Viviamo in un contesto in cui la morte è spettacolarizzata e anestetizzata – che siano i morti ammazzati nei film, le vittime delle catastrofi naturali o della guerra vista in tv, indistinguibili da quelle di una serie su Netflix – oppure rimossa, perché allontanata dalle nostre case e dalla nostra quotidianità. Per questo, trovarmi in un posto familiare, che sembrava una scuola d’infanzia o una ludoteca, ma dove la morte è il tema centrale, mi ha molto colpito. Penso sia stato utile a tante famiglie.

Così come possiamo usare i libri e la letteratura, possiamo servirci dell’arte per “riprenderci la morte”. Ce lo ha dimostrato Marina Abramović nella sua mostra a Bergamo, in cui l’artista ha smantellato la congiura del silenzio sulla morte, attraverso una vera e propria retrospettiva di suoi lavori storici e recenti. Un’esposizione dove non ho portato i bambini, che porterei invece serenamente a vedere i Macabri del Bonomini, in Città Alta, o il Trionfo e danza della morte, a Clusone. Segni tangibili di un’epoca dove la morte non era un rimosso collettivo, ma un’evidenza per chiunque – grandi e piccoli - e l’ars moriendi un best seller.
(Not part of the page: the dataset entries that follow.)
===== src/rtl/abc_input_debouncer.sv =====
// abc_input_debouncer: per-channel debounce of raw a/b/c inputs.
// Optional INPUT_SYNC_EN adds a two-flop synchronizer ahead of sampling.
module abc_input_debouncer #(
    parameter int DEBOUNCE_CYCLES = 4,
    parameter int CNT_W           = 8
) (
    input  logic       clk,
    input  logic       rst_n,
    input  logic       a_raw,
    input  logic       b_raw,
    input  logic       c_raw,
    output logic       a,
    output logic       b,
    output logic       c,
    output logic [2:0] changed_mask
);

    typedef enum logic {
        ST_STABLE = 1'b0,
        ST_PEND   = 1'b1
    } state_t;

    localparam logic [CNT_W-1:0] LAST_CNT = CNT_W'(DEBOUNCE_CYCLES - 1);

    logic [2:0] w_raw;
    logic [2:0] w_samp_d;
    logic [2:0] r_samp;
    logic [2:0] w_out;
    logic [2:0] w_pulse;

    assign w_raw = {c_raw, b_raw, a_raw};

`ifdef INPUT_SYNC_EN
    logic [2:0] r_sync1;
    logic [2:0] r_sync2;

    // Two-flop synchronizer against metastability on async inputs
    always_ff @(posedge clk or negedge rst_n) begin
        if (!rst_n) begin
            r_sync1 <= '0;
            r_sync2 <= '0;
        end else begin
            r_sync1 <= w_raw;
            r_sync2 <= r_sync1;
        end
    end

    assign w_samp_d = r_sync2;
`else
    assign w_samp_d = w_raw;
`endif

    // Sample flop feeding the per-channel debouncers
    always_ff @(posedge clk or negedge rst_n) begin
        if (!rst_n) begin
            r_samp <= '0;
        end else begin
            r_samp <= w_samp_d;
        end
    end

    for (genvar i = 0; i < 3; i++) begin : g_ch
        state_t           r_state;
        state_t           w_state_nxt;
        logic [CNT_W-1:0] r_cnt;
        logic [CNT_W-1:0] w_cnt_nxt;
        logic             r_out;
        logic             w_out_nxt;
        logic             r_pulse;
        logic             w_pulse_nxt;

        // Channel state, count, level and pulse registers
        always_ff @(posedge clk or negedge rst_n) begin
            if (!rst_n) begin
                r_state <= ST_STABLE;
                r_cnt   <= '0;
                r_out   <= 1'b0;
                r_pulse <= 1'b0;
            end else begin
                r_state <= w_state_nxt;
                r_cnt   <= w_cnt_nxt;
                r_out   <= w_out_nxt;
                r_pulse <= w_pulse_nxt;
            end
        end

        // Next-state: accept a new level after enough agreeing samples
        always_comb begin
            w_state_nxt = r_state;
            w_cnt_nxt   = r_cnt;
            w_out_nxt   = r_out;
            w_pulse_nxt = 1'b0;
            unique case (r_state)
                ST_STABLE: begin
                    if (r_samp[i] != r_out) begin
                        if (DEBOUNCE_CYCLES == 1) begin
                            w_out_nxt   = r_samp[i];
                            w_pulse_nxt = 1'b1;
                        end else begin
                            w_state_nxt = ST_PEND;
                            w_cnt_nxt   = CNT_W'(1);
                        end
                    end
                end
                ST_PEND: begin
                    if (r_samp[i] == r_out) begin
                        w_state_nxt = ST_STABLE;
                        w_cnt_nxt   = '0;
                    end else if (r_cnt == LAST_CNT) begin
                        w_state_nxt = ST_STABLE;
                        w_cnt_nxt   = '0;
                        w_out_nxt   = r_samp[i];
                        w_pulse_nxt = 1'b1;
                    end else begin
                        w_cnt_nxt = r_cnt + CNT_W'(1);
                    end
                end
                default: begin
                    w_state_nxt = ST_STABLE;
                    w_cnt_nxt   = '0;
                end
            endcase
        end

        assign w_out[i]   = r_out;
        assign w_pulse[i] = r_pulse;
    end

    assign a            = w_out[0];
    assign b            = w_out[1];
    assign c            = w_out[2];
    assign changed_mask = w_pulse;

endmodule
===== config.mk =====
export PLATFORM = sky130hd
export DESIGN_NAME = alert_ping_scheduler
export DESIGN_NICKNAME = d
export VERILOG_FILES = /design/src/rtl/alert_ping_scheduler.sv
export SDC_FILE = /design/constraint.sdc
export NUM_CORES = 1
export LEC_CHECK = 0
export CAP_MARGIN = 5
export CORE_ASPECT_RATIO = 1.4
export CORE_MARGIN = 2
export CORE_UTILIZATION = 55
export DETAILED_ROUTE_END_ITERATION = 8
export GPL_TIMING_DRIVEN = 0
export PLACE_DENSITY = 0.92
export REMOVE_ABC_BUFFERS = 1
export SLEW_MARGIN = 30
export SYNTH_ARGS = -nofsm -noshare
export SYNTH_HDL_FRONTEND = slang
export SYNTH_SLANG_ARGS = --single-unit

===== constraint.sdc =====
create_clock -name clk_i -period 3.12 [get_ports clk_i]
set_input_delay 0.936 -clock clk_i [delete_from_list [all_inputs] [get_ports clk_i]]
set_output_delay 0.936 -clock clk_i [all_outputs]
set_load 0.01 [all_outputs]
--- config.mk ---
export PLATFORM = sky130hd
export DESIGN_NAME = instr_sequencer
export DESIGN_NICKNAME = d
export VERILOG_FILES = /design/src/rtl/instr_sequencer.sv
export SDC_FILE = /design/constraint.sdc
export NUM_CORES = 1
export LEC_CHECK = 0
export BUFFER_PORTS_ARGS = -buffer_cell sky130_fd_sc_hd__buf_4
export CAP_MARGIN = 20
export CORE_UTILIZATION = 41
export CTS_CLUSTER_DIAMETER = 150
export CTS_CLUSTER_SIZE = 28
export DETAILED_ROUTE_END_ITERATION = 7
export PLACE_DENSITY = 0.86
export RECOVER_POWER = 100
export SKIP_LAST_GASP = 1
export SYNTH_ARGS = -nofsm -noshare
export SYNTH_HDL_FRONTEND = slang
export SYNTH_SLANG_ARGS = --single-unit
export TNS_END_PERCENT = 5
--- constraint.sdc ---
create_clock -name clk -period 1.6 [get_ports clk]
set_clock_uncertainty 0.1 [all_clocks]
set_input_delay 0.24 -clock clk [delete_from_list [all_inputs] [get_ports clk]]
set_output_delay 0.24 -clock clk [all_outputs]
set_load 0.01 [all_outputs]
E riprendiamoci anche la Vigilia di Ognissanti

Questo è il periodo dell’anno dove assistere alla trita polemica su Halloween, festa celtica e pagana importata dagli Stati Uniti insieme al consumismo. Una pacchianata che banalizza la paura della morte, esclude il sacro ed è l’ennesima occasione per ingurgitare zuccheri e comprare paccottiglia. Tutto vero, peccato che sia falso.

La festa che noi percepiamo come “non appartenente alla nostra cultura” è in realtà presente nel folklore di tutte le regioni italiane. Nei giorni che vanno dalla Vigilia di Ognissanti a San Martino (11 novembre) sono da sempre presenti, o almeno lo erano fino a pochi decenni fa (eccolo ancora una volta: il rimosso collettivo della morte) tutti gli elementi costitutivi della festa, improntata sulla celebrazione di un “ritorno dei morti”. C’erano i riti di accoglienza per i defunti, i dolci tradizionali dal nome macabro, le questue dei bambini, i racconti terrificanti e perfino le zucche intagliate. Per chi volesse approfondire segnalo «Halloween. Origini, significato e tradizione di una festa antica anche in Italia» di Eraldo Baldini e Giuseppe Bellosi, edito da «Il Ponte Vecchio».

Per dirla tutta, Halloween (All hallows’ even = vigilia di tutti i santi) è una ricorrenza di origine cattolica , risalente addirittura all’ottavo secolo, quando Papa Gregorio III istituì sia la festa di Ognissanti (1° novembre) sia la sua vigilia (31 ottobre). Furono i puritani inglesi, quasi mille anni dopo, a demonizzare la festa come pagana, per screditare le tradizioni dei cattolici d’Irlanda e Highlands scozzesi (provarono anche a cancellare il Natale).

Al di là della digressione storica – che mi sembra interessante perché si parla sempre di un gigantesco rimosso collettivo – è degno di nota quanto ai bambini piaccia questa ricorrenza. Molto più di Carnevale, nella mia esperienza. Anche questo ci dice qualcosa del bisogno dei bambini di confrontarsi con il mistero, la paura, la morte.